Tuning behavior can be modified by defining the TC with an optional
TunerConfig
parameter constructed as such:
tuner_config=tc.TunerConfig().threads(5).generations(3).pop_size(5)
.
Note
By providing a fixed filename and calling short tuning runs over multiple executions with load_from_cache=True and store_to_cache=True, one can effectively reinforce the tuning process over time without paying a longer startup cost.
Fixed TC, varying input sizes¶
A TC definition can be reused but will trigger recompilation for different size combinations. While we recommend tuning independently for each TC and input size variation, the best options found for a particular TC and input size combination may transfer well to another input size (especially if sizes are close and the kernels exhibit the same type of bottlenecs; i.e. memory-bound, latency-bound, instruction-issue-bound, compute-bound).
Pseudo-templating¶
The TC mapper requires statically affine tensor indexing functions. Without getting into deeper details, the dependence analysis process is significantly simplified and can be represented exactly. As a consequence, tensor subscripts should avoid multiplications between an unknown parametric quantity and an index variable. In practice this may require writing different TC versions for different stride and kernel sizes. A simple workaround would be for TC language to provide a templating mechanism. A much simpler way to achieve the same effect is to dynamically perform string substitutions based on runtime values by formatting the TC string with python regular expressions:
import re import torch import tensor_comprehensions as tc tc_str=""" def avgpool(float(B, C, H, W) input) -> (output) { output(b, c, h, w) +=! input(b, c, h * <sH> + r_kh, w * <sW> + r_kw) / (<kH> * <kW>) where r_kh in 0:<kH>, r_kw in 0:<kW> } """ tc_str = re.sub('<sh>', '1', tc_str) tc_str = re.sub('<sw>', '1', tc_str) tc_str = re.sub('<kH>', '2', tc_str) tc_str = re.sub('<kW>', '3', tc_str) T = tc.define(tc_str, tc.make_naive_options_factory()) out = T.avgpool(torch.ones(1, 1, 4, 4, device='cuda')
Built-in Functions¶
TC allows using CUDA built-in functions as well when defining the TC operations.
During execution, the CUDA API will be called for those built-in
functions.

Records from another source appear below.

This is an optimization exercise on Yosys and OpenROAD, whose aim is small area, a short achievable clock period and few clock cycles, not a production implementation.
At most, simulation tests tie the RTL to the original design; equivalence was not proved.

==> inputs of willow <==
==> flow/design.v <==
`timescale 1ns/1ps
`default_nettype none
module reorder_crossbar (
    input  logic                                clk,
    input  logic                                arst_n,
    input  logic                                in_valid,
    input  logic [8*(16 + 2 + (2 * (16 + 4 + 2)))-1:0]       in_pe,
    input  logic [4*8-1:0]      in_data,
    output logic                                in_ready,
    output logic                                out_valid,
    output logic [((16 + 1 + 4 * 8) + 4 * ((2 * (16 + 4 + 2)) + 1))-1:0]                  out_beat,
    input  logic                                out_ready
);
    localparam int NPE    = 8;
    localparam int HIW    = 4;
    localparam int HIWL   = 2;
    localparam int AW     = 16;
    localparam int ROW_W  = (2 * (16 + 4 + 2));
    localparam int PE_W   = (16 + 2 + (2 * (16 + 4 + 2)));
    localparam int LANE_W = ((2 * (16 + 4 + 2)) + 1);
    localparam int DW     = HIW * 8;
    logic load;
    logic hold;
    assign load     = !out_valid || out_ready;
    assign hold     = !load;
    assign in_ready = load;
    logic [HIW-1:0] sel [NPE];
    logic [NPE-1:0] act;
    always_comb begin
        for (int i = 0; i < NPE; i++) begin
            act[i] = load && in_pe[i*PE_W + PE_W - 1];
            for (int j = 0; j < HIW; j++) begin
                sel[i][j] = act[i] &&
                    (in_pe[i*PE_W + ROW_W + 1 +: HIWL] == HIWL'(j));
            end
        end
    end
    logic [AW-1:HIWL]     head_q, head_d;
    logic                 delim_q, delim_d;
    logic [DW-1:0]        data_q, data_d;
    logic [HIW-1:0]       rv_q, rv_d;
    logic [ROW_W-1:0]     row_q [HIW];
    logic [ROW_W-1:0]     row_d [HIW];
    always_comb begin
        head_d  = {(AW-HIWL){hold}} & head_q;
        delim_d = hold & delim_q;
        for (int i = 0; i < NPE; i++) begin
            head_d  = head_d  | ({(AW-HIWL){act[i]}} & in_pe[i*PE_W + ROW_W + 1 + HIWL +: AW-HIWL]);
            delim_d = delim_d | (act[i] & in_pe[i*PE_W + ROW_W]);
        end
        data_d = load ? in_data : data_q;
        for (int j = 0; j < HIW; j++) begin
            rv_d[j]  = hold & rv_q[j];
            row_d[j] = {ROW_W{hold}} & row_q[j];
            for (int i = 0; i < NPE; i++) begin
                rv_d[j]  = rv_d[j]  | sel[i][j];
                row_d[j] = row_d[j] | ({ROW_W{sel[i][j]}} & in_pe[i*PE_W +: ROW_W]);
            end
        end
    end
    always_ff @(posedge clk or negedge arst_n) begin
        if (!arst_n) begin
            out_valid <= 1'b0;
        end else if (load) begin
            out_valid <= in_valid;
        end
    end
    always_ff @(posedge clk) begin
        head_q  <= head_d;
        delim_q <= delim_d;
        data_q  <= data_d;
        rv_q    <= rv_d;
        for (int j = 0; j < HIW; j++) row_q[j] <= row_d[j];
    end
    always_comb begin
        out_beat[((16 + 1 + 4 * 8) + 4 * ((2 * (16 + 4 + 2)) + 1))-1 -: AW-HIWL]   = head_q;
        out_beat[((16 + 1 + 4 * 8) + 4 * ((2 * (16 + 4 + 2)) + 1))-AW +: HIWL]       = '0;
        out_beat[DW + HIW*LANE_W]        = delim_q;
        out_beat[HIW*LANE_W +: DW]       = data_q;
        for (int j = 0; j < HIW; j++)
            out_beat[j*LANE_W +: LANE_W] = {rv_q[j], row_q[j]};
    end
endmodule
`default_nettype wire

For example, assume one wants to use fmax
CUDA function in TC:
import torch import tensor_comprehensions as tc tc_str = """ def relu(float(B,M) I) -> (O) { O(b, m) = fmax(I(b, m), 0) } """ T = tc.define(tc_str, tc.make_naive_options_factory()) O = T.relu(torch.randn(100, 128, device='cuda'))

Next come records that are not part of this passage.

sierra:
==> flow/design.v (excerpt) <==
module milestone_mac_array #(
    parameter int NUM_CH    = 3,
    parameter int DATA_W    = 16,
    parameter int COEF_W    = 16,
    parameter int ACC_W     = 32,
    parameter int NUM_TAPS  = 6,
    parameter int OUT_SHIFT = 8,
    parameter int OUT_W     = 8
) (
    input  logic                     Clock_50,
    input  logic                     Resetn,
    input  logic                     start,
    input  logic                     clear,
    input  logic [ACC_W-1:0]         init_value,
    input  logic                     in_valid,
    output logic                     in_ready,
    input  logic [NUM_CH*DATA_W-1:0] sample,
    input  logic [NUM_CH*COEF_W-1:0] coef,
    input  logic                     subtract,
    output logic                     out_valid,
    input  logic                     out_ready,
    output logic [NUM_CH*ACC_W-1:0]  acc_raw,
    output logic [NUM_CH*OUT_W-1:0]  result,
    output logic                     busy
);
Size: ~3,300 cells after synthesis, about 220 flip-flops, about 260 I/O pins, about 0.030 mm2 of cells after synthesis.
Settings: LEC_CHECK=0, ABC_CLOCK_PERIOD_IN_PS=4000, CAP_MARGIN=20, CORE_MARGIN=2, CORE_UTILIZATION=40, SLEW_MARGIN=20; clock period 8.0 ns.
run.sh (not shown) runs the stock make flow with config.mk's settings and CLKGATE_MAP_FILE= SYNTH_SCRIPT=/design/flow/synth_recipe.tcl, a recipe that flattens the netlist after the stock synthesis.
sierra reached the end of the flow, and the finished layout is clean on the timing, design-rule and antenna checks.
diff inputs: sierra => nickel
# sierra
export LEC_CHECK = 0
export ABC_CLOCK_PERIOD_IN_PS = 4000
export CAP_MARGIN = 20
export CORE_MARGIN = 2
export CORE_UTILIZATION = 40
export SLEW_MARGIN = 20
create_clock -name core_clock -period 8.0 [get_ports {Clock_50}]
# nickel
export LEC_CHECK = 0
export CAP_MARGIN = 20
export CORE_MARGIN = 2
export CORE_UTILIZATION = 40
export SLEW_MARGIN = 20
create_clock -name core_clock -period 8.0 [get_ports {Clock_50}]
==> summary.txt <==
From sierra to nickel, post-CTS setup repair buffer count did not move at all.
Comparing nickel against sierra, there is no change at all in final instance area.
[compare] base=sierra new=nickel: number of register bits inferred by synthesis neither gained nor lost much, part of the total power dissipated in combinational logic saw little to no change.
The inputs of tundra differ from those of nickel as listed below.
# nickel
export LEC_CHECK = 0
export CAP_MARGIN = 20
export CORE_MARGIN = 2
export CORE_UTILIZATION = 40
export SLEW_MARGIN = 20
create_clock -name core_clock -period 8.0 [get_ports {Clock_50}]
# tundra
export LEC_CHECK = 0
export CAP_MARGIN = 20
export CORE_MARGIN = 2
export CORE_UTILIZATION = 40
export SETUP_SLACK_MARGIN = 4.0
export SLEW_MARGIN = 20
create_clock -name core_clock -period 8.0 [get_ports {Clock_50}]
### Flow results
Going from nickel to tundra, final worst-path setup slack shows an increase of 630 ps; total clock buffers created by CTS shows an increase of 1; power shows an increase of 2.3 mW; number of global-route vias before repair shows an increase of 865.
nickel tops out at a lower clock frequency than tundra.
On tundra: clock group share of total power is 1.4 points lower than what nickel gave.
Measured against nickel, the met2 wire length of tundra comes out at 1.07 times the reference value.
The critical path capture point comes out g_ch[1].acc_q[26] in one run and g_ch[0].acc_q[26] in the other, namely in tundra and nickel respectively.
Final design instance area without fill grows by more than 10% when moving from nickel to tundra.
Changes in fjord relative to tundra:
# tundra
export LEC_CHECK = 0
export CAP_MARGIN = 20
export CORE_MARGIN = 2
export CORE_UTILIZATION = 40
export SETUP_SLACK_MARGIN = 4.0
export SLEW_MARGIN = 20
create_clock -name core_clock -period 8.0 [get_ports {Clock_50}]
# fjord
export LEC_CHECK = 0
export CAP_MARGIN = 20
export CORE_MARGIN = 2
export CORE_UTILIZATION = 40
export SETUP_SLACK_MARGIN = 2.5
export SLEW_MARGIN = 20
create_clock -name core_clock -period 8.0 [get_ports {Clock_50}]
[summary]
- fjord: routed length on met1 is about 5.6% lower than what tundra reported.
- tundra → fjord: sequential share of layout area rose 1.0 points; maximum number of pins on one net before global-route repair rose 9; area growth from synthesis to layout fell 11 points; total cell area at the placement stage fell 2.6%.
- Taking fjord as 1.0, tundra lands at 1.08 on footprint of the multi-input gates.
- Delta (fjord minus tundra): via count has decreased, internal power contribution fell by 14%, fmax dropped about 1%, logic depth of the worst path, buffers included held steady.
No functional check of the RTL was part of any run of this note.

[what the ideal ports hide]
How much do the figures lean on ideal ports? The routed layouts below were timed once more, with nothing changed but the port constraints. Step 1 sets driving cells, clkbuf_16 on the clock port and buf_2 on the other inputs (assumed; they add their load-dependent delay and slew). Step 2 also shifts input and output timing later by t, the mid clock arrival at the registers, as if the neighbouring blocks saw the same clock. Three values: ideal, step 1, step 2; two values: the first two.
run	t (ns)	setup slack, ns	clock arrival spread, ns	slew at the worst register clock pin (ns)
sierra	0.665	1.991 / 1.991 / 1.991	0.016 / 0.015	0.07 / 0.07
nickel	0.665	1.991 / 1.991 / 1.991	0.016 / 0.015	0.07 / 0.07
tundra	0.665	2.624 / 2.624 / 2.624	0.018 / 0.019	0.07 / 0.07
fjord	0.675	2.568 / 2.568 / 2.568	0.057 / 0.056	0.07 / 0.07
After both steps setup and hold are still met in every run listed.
Background: an optimization exercise with open tools, aiming at small area, a short achievable clock period and few clock cycles. Do not read the settings as production practice. Only simulation tests tie the RTL to the original design; equivalence was not proved.

## flow/design.v (module list and top-level ports; edited modules follow where they fit)
// module gru_cell_mul_cs: 1133 lines
// module gru_cell: 183 lines
module gru_cell #(
    parameter int DATA_WIDTH     = 32,
    parameter int FRAC_BITS      = 16,
    parameter int GRU_UNITS      = 3,
    parameter int INPUT_FEATURES = 3,
    parameter int CELL_INDEX     = 0
) (
    input  logic                                   clk,
    input  logic                                   rst,
    input  logic                                   i_start_cell,
    output logic                                   o_done_cell,
    input  logic                                   i_computation_phase,
    input  logic [INPUT_FEATURES*DATA_WIDTH-1:0]   i_input_vector_flat,
    input  logic [GRU_UNITS*DATA_WIDTH-1:0]        i_prev_hidden_state_flat,
    input  logic [GRU_UNITS*DATA_WIDTH-1:0]        i_r_modified_hidden_flat,
    input  logic [INPUT_FEATURES*DATA_WIDTH-1:0]   i_Wr_flat,
    input  logic [INPUT_FEATURES*DATA_WIDTH-1:0]   i_Wz_flat,
    input  logic [INPUT_FEATURES*DATA_WIDTH-1:0]   i_Wh_flat,
    input  logic [GRU_UNITS*DATA_WIDTH-1:0]        i_Ur_flat,
    input  logic [GRU_UNITS*DATA_WIDTH-1:0]        i_Uz_flat,
    input  logic [GRU_UNITS*DATA_WIDTH-1:0]        i_Uh_flat,
    input  logic signed [DATA_WIDTH-1:0]           i_br,
    input  logic signed [DATA_WIDTH-1:0]           i_bz,
    input  logic signed [DATA_WIDTH-1:0]           i_bh,
    output logic signed [DATA_WIDTH-1:0]           o_new_hidden_state
);
  // ...
==> flow/flow/run.sh <==
#!/bin/bash
set -euo pipefail
export BUFFER_PORTS_ARGS="-buffer_cell sky130_fd_sc_hd__buf_1"
bash standard.sh > standard.log 2>&1
==> flow/standard.sh <==
#!/bin/bash
# synth_recipe.tcl (not shown) runs the flow's synth.tcl, then flattens the netlist and writes it again
# the make line also repeats each setting of config.mk as NAME=value (left out here)
make -C /OpenROAD-flow-scripts/flow DESIGN_CONFIG=/design/flow/config.mk WORK_HOME=/design/flow/orfs CLKGATE_MAP_FILE= SYNTH_SCRIPT=/design/flow/synth_recipe.tcl "${@:-finish}"
==> flow/config.mk <==
export PLATFORM = sky130hd
export DESIGN_NAME = gru_cell
export DESIGN_NICKNAME = gru_cell
export VERILOG_FILES = /design/flow/design.v
export SDC_FILE = /design/flow/constraint.sdc
export NUM_CORES = 4
export LEC_CHECK = 0
export CAP_MARGIN = 20
export CORE_MARGIN = 2
export CORE_UTILIZATION = 40
export SLEW_MARGIN = 20
==> flow/constraint.sdc <==
create_clock -name core_clock -period 10.0 [get_ports {clk}]
set_input_delay 2.0000 -clock core_clock [delete_from_list [all_inputs] [get_ports {clk}]]
set_output_delay 2.0000 -clock core_clock [all_outputs]
set_load 0.01 [all_outputs]
==> tab_implementation.tex, run 1 <==
\begin{tabular}{lr}
\hline
Metric & Value \\
\hline
\multicolumn{2}{l}{\textbf{Status}} \\
\quad Result of the run & no timing/DRC/antenna violations \\
\multicolumn{2}{l}{\textbf{Place}} \\
\quad Post-placement cell count & roughly 6700 \\
\quad Dpl hpwl & 230.3 mm \\
\multicolumn{2}{l}{\textbf{Worst setup path}} \\
\quad Worst-path cell with the longest stage delay & sky130\_fd\_sc\_hd\_\_a2111oi\_0 \\
\quad Startpoint types & flop \\
\quad Capturing instance or port of the critical path & out\_q[29] \\
\quad Number of buffer and inverter stages on the critical path & 3 \\
\multicolumn{2}{l}{\textbf{Detailed routing}} \\
\quad Vias & 47330 \\
\quad Average wire length per cell after detail routing & 43.34 µm \\
\quad Via-per-instance ratio & 6.906 \\
\quad Residual DRC count & 0 \\
\quad Number of iterations in the first detailed-routing pass & 9 \\
\multicolumn{2}{l}{\textbf{Synthesis}} \\
\quad Post-Syn Instances & 4688 \\
\quad XOR/XNOR share of the synthesized area & 13.32\% \\
\quad Ys async rst share & 0\% \\
\multicolumn{2}{l}{\textbf{Floorplanning}} \\
\quad Die outline area & about 110000 µm² \\
\multicolumn{2}{l}{\textbf{Global routing}} \\
\quad Met3 Usage GRT & about 29\% \\
\quad Pin count of the biggest net entering global routing & 135 \\
\multicolumn{2}{l}{\textbf{Layout}} \\
\quad Biggest area consumer among cell classes & multi-input gates \\
\quad Commonest non-fill, non-tap cells in the layout & 993 x sky130\_fd\_sc\_hd\_\_buf\_1, 612 x sky130\_fd\_sc\_hd\_\_a22oi\_1, 459 x sky130\_fd\_sc\_hd\_\_fa\_1 \\
\quad Clk tree area frac & 2.879\% \\
\quad Register area & about 5400 µm² \\
\multicolumn{2}{l}{\textbf{STA}} \\
\quad Slew HR & 13.81\% \\
\hline
\end{tabular}
Testbench counts, summed over its fixed seeds: cycles 13,432.
==> inputs of run 2 (changes only) <==
==> flow/run.sh (new file) <==
#!/bin/bash
# synth_recipe.tcl (not shown) runs the flow's synth.tcl, then flattens the netlist and writes it again
# the make line also repeats each setting of config.mk as NAME=value (left out here)
make -C /OpenROAD-flow-scripts/flow DESIGN_CONFIG=/design/flow/config.mk WORK_HOME=/design/flow/orfs CLKGATE_MAP_FILE= SYNTH_SCRIPT=/design/flow/synth_recipe.tcl finish
removed: flow/flow/run.sh
removed: flow/standard.sh
==> run 2 against run 1 <==
Compared with the run above:
- register-to-register slack improved by 0.06 ns
- utilization rose by 5.8 points
- synthesized cell count unchanged
- largest cell class unchanged
- maximum frequency is 1.1% higher
- non-clock buffer count grew 4
==> tab_implementation.tex, run 2 <==
\begin{tabular}{lr}
\hline
Metric & Value \\
\hline
\multicolumn{2}{l}{\textbf{Floorplanning}} \\
\quad Area of the core & 103300 µm² (unchanged) \\
\quad Vertical die dimension & 326.5 µm (unchanged) \\
\quad Die outline area & 106600 µm² (unchanged) \\
\quad Horizontal die dimension & 326.5 µm (unchanged) \\
\quad Starting Density & 40.26\% (unchanged) \\
\quad I/O Pins & 997 (unchanged) \\
\quad Row count & 118 (unchanged) \\
\multicolumn{2}{l}{\textbf{Synthesis}} \\
\quad Number of synthesized register bits & 257 (unchanged) \\
\quad Cell types with the largest area share after synthesis & sky130\_fd\_sc\_hd\_\_fa\_1 22\%, sky130\_fd\_sc\_hd\_\_dfxtp\_1 12\%, sky130\_fd\_sc\_hd\_\_a22oi\_1 11\%, sky130\_fd\_sc\_hd\_\_xor2\_1 8.8\%, sky130\_fd\_sc\_hd\_\_mux2i\_1 4.9\% (unchanged) \\
\quad XOR/XNOR share of the synthesized area & 13.32\% (unchanged) \\
\quad Ys async rst share & 0\% (unchanged) \\
\quad Post-synthesis instance area & 41610 µm² (unchanged) \\
\quad Post-Syn Instances & 4688 (unchanged) \\
\quad Fraction of synthesized area in multiplexers & 7.358\% (unchanged) \\
\quad Synth top area share & 22.08\% (unchanged) \\
\quad Most instantiated flip-flop cell in the synthesis netlist & sky130\_fd\_sc\_hd\_\_dfxtp\_1 (unchanged) \\
\quad Largest family of logic cells by synthesized area & adder cells (unchanged) \\
\quad Net Count, Synth & 6266 (unchanged) \\
\quad Cell type with the highest aggregate area in the netlist & sky130\_fd\_sc\_hd\_\_fa\_1 (unchanged) \\
\quad Distinct cell type count of the synthesized netlist & 89 (unchanged) \\
\quad Area fraction in and, or, nand and nor cells after synthesis & 8.134\% (unchanged) \\
\quad Avg Cell Area, Syn & 8.876 µm² (unchanged) \\
\quad Post-synthesis adder-cell area fraction & 26.74\% (unchanged) \\
\quad Most common cell in the netlist & sky130\_fd\_sc\_hd\_\_a22oi\_1 (unchanged) \\
\quad Post-synth EDFFs & 17 (unchanged) \\
\quad Top post-synthesis cells by count & 612 x sky130\_fd\_sc\_hd\_\_a22oi\_1, 459 x sky130\_fd\_sc\_hd\_\_fa\_1, 417 x sky130\_fd\_sc\_hd\_\_xor2\_1 (unchanged) \\
\quad Fraction of the mapped netlist area in compound gates & 24.09\% (unchanged) \\
\quad Portion of the post-synthesis area used by sequential elements & 12.77\% (unchanged) \\
\quad Number of warnings reported in the yosys synthesis log & 1 (unchanged) \\
\multicolumn{2}{l}{\textbf{STA}} \\
\quad Final worst clock skew & 0.02882 ns (was 0.05280 ns) \\
\quad Final setup violation count & 0 (unchanged) \\
\quad Final worst path period need & 5.815 ns (was 5.879 ns) \\
\quad Final max-slew violation count & 0 (unchanged) \\
\quad Setup\_tns & 0 ns (unchanged) \\
\quad RSZ-0062 raised after global routing & false (unchanged) \\
\quad Transition at the pin with the smallest max-transition slack & 1.264 ns (was 1.293 ns) \\
\quad Share of the cycle needed by the critical path after routing & 58.15\% (was 58.79\%) \\
\quad Hold slack final & 0.5283 ns (was 0.5446 ns) \\
\quad Slew HR & 15.25\% (was 13.81\%) \\
\quad Setup ws final & 4.185 ns (was 4.121 ns) \\
\quad Hold Vio Cnt, Final & 0 (unchanged) \\
\quad Achievable clock frequency & 172.0 MHz (was 170.1 MHz) \\
\multicolumn{2}{l}{\textbf{Clock network}} \\
\quad H-tree depth & 2 (unchanged) \\
\quad Number of clock buffers inserted by TritonCTS & 35 (was 37) \\
\quad Clock transition at path regs & 0.07 ns (about the same) \\
\quad Number of buffers inserted by post-CTS setup repair & 0 (unchanged) \\
\quad Buffer cell driving the clock tree root & sky130\_fd\_sc\_hd\_\_clkbuf\_16 (unchanged) \\
\quad TritonCTS clock tree & yes (unchanged) \\
\quad Hold-fix buffers at CTS & 0 (unchanged) \\
\quad CTS-repair resized insts & 0 (unchanged) \\
\quad CTS sink cnt & 257 (unchanged) \\
\quad Number of buffers between clock root and the deepest sink & 3 (unchanged) \\
\quad Worst skew pair latency & 0.59 ns (was 0.63 ns) \\
\multicolumn{2}{l}{\textbf{Layout}} \\
\quad Most common cell after layout, fill and taps aside & sky130\_fd\_sc\_hd\_\_clkdlybuf4s50\_1 (was sky130\_fd\_sc\_hd\_\_buf\_1) \\
\quad Share of final-layout standard cells stronger than drive strength 1 & 6.363\% (was 6.640\%) \\
\quad Post-layout net count & 6958 (was 6956) \\
\quad Fillers & 9918 (was 10430) \\
\quad Share of the core filled with cells & 52.21\% (was 46.42\%) \\
\quad Commonest non-fill, non-tap cells in the layout & 995 x sky130\_fd\_sc\_hd\_\_clkdlybuf4s50\_1, 612 x sky130\_fd\_sc\_hd\_\_a22oi\_1, 459 x sky130\_fd\_sc\_hd\_\_fa\_1 (was 993 x sky130\_fd\_sc\_hd\_\_buf\_1, 612 x sky130\_fd\_sc\_hd\_\_a22oi\_1, 459 x sky130\_fd\_sc\_hd\_\_fa\_1) \\
\quad Area growth from synthesis to layout & 29.68\% (was 15.31\%) \\
\quad Top Registers & c\_q (47), s\_q (47), acc\_q (35) (unchanged) \\
\quad Area taken by multi-input logic gates & 33260 µm² (was 33300 µm²) \\
\quad Register area & 5421 µm² (unchanged) \\
\multicolumn{2}{l}{\textbf{Worst setup path}} \\
\quad Setup crit end kind & flop (unchanged) \\
\quad Data required time at the worst endpoint & 10.46 ns (was 10.51 ns) \\
\quad R2R cell count & 18 (unchanged) \\
\quad Crit Path Max Fanout & 49 (unchanged) \\
\quad Startpoint types & flop (unchanged) \\
\quad Kind of critical path & reg -> reg (unchanged) \\
\quad Reg-to-reg slack, setup & 4.19 ns (was 4.12 ns) \\
\quad WP data arrival & 6.28 ns (was 6.39 ns) \\
\multicolumn{2}{l}{\textbf{Global routing}} \\
\quad Number of antenna violations at the first check in global routing & 107 (was 110) \\
\quad Vias in the first global route & 44190 (was 44100) \\
\quad Global-route usage over all layers & 52.28\% (was 54.35\%) \\
\quad Overflow left after global routing & 0 (unchanged) \\
\quad Wire length of the first global-routing pass & 383.5 mm (was 395.4 mm) \\
\quad Pin count of the biggest net entering global routing & 136 (was 135) \\
\multicolumn{2}{l}{\textbf{Place}} \\
\quad Worst setup slack before clock tree synthesis & 4.482 ns (was 4.285 ns) \\
\quad Dpl hpwl & 223.4 mm (was 230.3 mm) \\
\quad Count of buffers from port buffering & 996 (unchanged) \\
\quad Global placement routability congestion & 1.083 (was 1.064) \\
\multicolumn{2}{l}{\textbf{Detailed routing}} \\
\quad Number of iterations in the first detailed-routing pass & 10 (was 9) \\
\quad Via-per-instance ratio & 6.794 (was 6.906) \\
\quad Vias & 46590 (was 47330) \\
\quad Number of design-rule violations left by the first detailed-router iteration & 7664 (was 7877) \\
\quad Antenna-violating nets left & 0 (unchanged) \\
\quad Residual DRC count & 0 (unchanged) \\
\quad Sum of routed wire length over all layers & 287.3 mm (was 297.0 mm) \\
\quad Average wire length per cell after detail routing & 41.90 µm (was 43.34 µm) \\
\multicolumn{2}{l}{\textbf{Run}} \\
\quad \# Max-Cap Violations & 0 (unchanged) \\
\multicolumn{2}{l}{\textbf{Worst hold path}} \\
\quad Worst hold path class & reg -> reg (unchanged) \\
\quad Cell count of the worst hold path & 2 (unchanged) \\
\multicolumn{2}{l}{\textbf{Status}} \\
\quad Result of the run & no timing/DRC/antenna violations (unchanged) \\
\hline
\end{tabular}
-- run 2: cell counts after synthesis --
Identical to the previous run, type by type.
-- run 2: area by class of cell --
type / instances / area share [%]
multi-input combinational: 3598 / 61.64
tap: 1380 / 3.200
inverter: 385 / 2.678
timing repair buffer: 1103 / 19.98
antenna: 72 / 0.3339
clock buffer: 47 / 1.820
sequential: 257 / 10.05
clock inverter: 16 / 0.3014
-- run 2: stage by stage --
step | std cells | instance area, µm²
2_1_floorplan | 4688 | 41610
3_3_place_gp | 6723 | 52630
3_5_place_dp | 6723 | 52630
4_1_cts | 6786 | 53780
5_1_grt | 6819 | 53860
6_report | 6858 | 53960
-- run 2: routing by layer --
layer  global-route usage (%)  up-vias  share of wire (%)
met5                   0.1775        -               0.11
met2                    72.68     4336                 40
met4                    40.65       50                9.9
li1                         -    18300                  -
met3                    23.53     1006                 15
met1                    62.44    22900                 36
-- run 2: critical path, cell delays in order, from the launching register on --
cell and delay [ns]:
sky130_fd_sc_hd__dfxtp_1 0.31, sky130_fd_sc_hd__buf_4 0.43, sky130_fd_sc_hd__nor2_2 0.04, sky130_fd_sc_hd__buf_4 0.26, sky130_fd_sc_hd__a22oi_1 0.59, sky130_fd_sc_hd__fa_1 0.57, sky130_fd_sc_hd__inv_1 0.07, sky130_fd_sc_hd__ha_1 0.17
sky130_fd_sc_hd__a21oi_1 0.11, sky130_fd_sc_hd__nand4b_1 0.24, sky130_fd_sc_hd__a2111oi_0 0.75, sky130_fd_sc_hd__or4b_2 0.31, sky130_fd_sc_hd__a41oi_1 0.19, sky130_fd_sc_hd__o31ai_1 0.73, sky130_fd_sc_hd__a21o_1 0.22, sky130_fd_sc_hd__a21oi_1 0.08
sky130_fd_sc_hd__xnor2_1 0.16, sky130_fd_sc_hd__mux2_2 0.29, sky130_fd_sc_hd__o21a_1 0.16
-- run 2: worst paths after layout --
| kind | endpoint | start |
|---|---|---|
| worst min-delay path | armed_q | armed_q |
| worst max register to register | out_q[29] | f_bias_q |
| worst min register to register | armed_q | armed_q |
| worst max-delay path | out_q[29] | f_bias_q |
-- run 2: cell families after synthesis --
| family | after synthesis |
|---|---|
| AOI/OAI and AO/OA | 1381 |
| xor gates and xnor gates | 633 |
| adders and majority gates | 614 |
| buffers and inverters | 833 |
| DFF | 257 |
| muxes | 262 |
| and+or+nand+nor | 708 |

TC only supports a subset of built-in CUDA functions. Built-in functions supported in TC are listed in this file. Documentation for these functions is available as part of the official CUDA documentation.
More examples¶
You can find more examples in our unit tests. We also provide more elaborate examples on how to compute argmin as well as a simple TC + PyTorch python overhead benchmark.